Infusion Clinics Benefit Patients

Many Canadian cities now house “infusion clinics,” where individuals can bypass bureaucrats and purchase promising IV treatments out of their own pockets.
Published on February 19, 2007

A dizzying pace of innovation from American pharmaceutical companies has swamped the ability of our stodgy public healthcare system to regulate and control access to drug therapies. Many Canadian cities now house “infusion clinics,” where individuals can bypass bureaucrats and purchase promising IV treatments out of their own pockets. To their credit, provincial health authorities have quietly recognized the value of such expanded choices for patients and let them operate outside Medicare.

That makes sense because drugs have become the most effective and economical way to cure or manage many diseases. The infusion clinics will mostly offer new cancer-fighting chemicals not approved for public payment, remedies patients could previously obtain only outside our borders. Health authorities are reluctant to offer these treatments inside Medicare because they are so expensive. Patients who petition for public payment must wade through professional review panels for approval, a process many desperate cancer victims may not survive.
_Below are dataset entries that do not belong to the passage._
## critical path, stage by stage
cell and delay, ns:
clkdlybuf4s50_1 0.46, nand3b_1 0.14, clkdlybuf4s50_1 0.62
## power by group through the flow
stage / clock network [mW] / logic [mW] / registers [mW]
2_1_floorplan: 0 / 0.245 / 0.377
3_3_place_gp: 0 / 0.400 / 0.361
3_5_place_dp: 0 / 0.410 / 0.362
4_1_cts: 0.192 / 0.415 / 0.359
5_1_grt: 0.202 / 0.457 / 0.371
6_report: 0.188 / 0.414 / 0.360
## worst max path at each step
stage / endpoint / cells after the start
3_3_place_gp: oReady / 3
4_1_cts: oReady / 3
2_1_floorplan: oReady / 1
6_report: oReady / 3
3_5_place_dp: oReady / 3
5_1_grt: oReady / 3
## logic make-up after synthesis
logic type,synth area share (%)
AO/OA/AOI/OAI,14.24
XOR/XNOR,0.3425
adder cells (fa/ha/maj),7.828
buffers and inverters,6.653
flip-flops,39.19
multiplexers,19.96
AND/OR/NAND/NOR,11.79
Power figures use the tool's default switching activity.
--- config.mk ---
export PLATFORM = sky130hd
export DESIGN_NAME = alu_seq_flat
export DESIGN_NICKNAME = d
export VERILOG_FILES = /design/src/rtl/alu_seq_if.sv /design/src/rtl/alu_seq.sv /design/src/flat_wrapper.sv
export SDC_FILE = /design/constraint.sdc
export NUM_CORES = 1
export LEC_CHECK = 0
export ABC_AREA = 1
export BUFFER_PORTS_ARGS = -buffer_cell sky130_fd_sc_hd__buf_2
export CORE_ASPECT_RATIO = 0.5
export CORE_UTILIZATION = 50
export DETAILED_ROUTE_END_ITERATION = 10
export GPL_ROUTABILITY_DRIVEN = 0
export GPL_TIMING_DRIVEN = 0
export HOLD_SLACK_MARGIN = 0.12
export MAX_ROUTING_LAYER = met4
export PLACE_DENSITY = 0.7
export SKIP_LAST_GASP = 1
export SLEW_MARGIN = 20
export SYNTH_ARGS = -nofsm -noshare
export SYNTH_HDL_FRONTEND = slang
export SYNTH_SLANG_ARGS = --single-unit
--- constraint.sdc ---
create_clock -name clk_i -period 2.05 [get_ports clk_i]
set_input_delay 0.1025 -clock clk_i [delete_from_list [all_inputs] [get_ports clk_i]]
set_output_delay 0.1025 -clock clk_i [all_outputs]
set_load 0.05 [all_outputs]
$ cat config.mk
export PLATFORM = sky130hd
export DESIGN_NAME = apb_master
export DESIGN_NICKNAME = d
export VERILOG_FILES = /design/src/rtl/apb_master.sv
export SDC_FILE = /design/constraint.sdc
export NUM_CORES = 1
export LEC_CHECK = 0
export CORE_UTILIZATION = 42
export DETAILED_ROUTE_END_ITERATION = 8
export GPL_ROUTABILITY_DRIVEN = 0
export PLACE_DENSITY = 0.8
export SLEW_MARGIN = 20
export SYNTH_ARGS = -nofsm -noshare
export SYNTH_HDL_FRONTEND = slang
export SYNTH_SLANG_ARGS = --single-unit
$ cat constraint.sdc
create_clock -name clk -period 2.35 [get_ports clk]
set_clock_uncertainty 0.1 [all_clocks]
set_input_delay 0.705 -clock clk [delete_from_list [all_inputs] [get_ports clk]]
set_output_delay 0.705 -clock clk [all_outputs]
set_load 0.02 [all_outputs]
No discussion of health spending omits a mention of the spiraling prices of drug therapy. With breakthroughs announced almost daily, “Big Pharma” is often discussed as if it were a twin to the tobacco industry, profiting from the unhealthy habits of the public. But these companies pump billions of dollars into research to create and refine new drugs, with no guarantee that this work will pay dividends. When new drugs work, their successes are publicized, but for every breakthrough treatment, scores of potential drugs prove unsuitable.

That makes new medication very expensive but, when used properly, drugs can lower the overall cost of medical care quite radically. By reducing the crises that result in hospitalization, even the most pricey drugs end up saving the system money.

A recent paper from the Consensus Group at the Atlantic Institute for Market Studies looks at how spending on medication influences other healthcare spending. For every dollar spent on drugs, physician costs rise by $1.54, but hospitalization costs fall by $3.65 and other costs are reduced by $1.11.

With their conditions stabilized by medication, most patients no longer need the intensive monitoring and support provided by hospitalization. Their progress on drugs needs to be tracked, so outpatient visits to doctors’ offices increase. Still, if drugs were used to maximum efficiency to control and treat chronic diseases, for example, they would more than pay for themselves in reduced in-patient days. The compartmentalization of healthcare in Canada is a disadvantage here. Typically, different offices are responsible for drug costs and hospital costs, so sub-optimal decisions are made with the best interest of department budgets, and not overall health spending.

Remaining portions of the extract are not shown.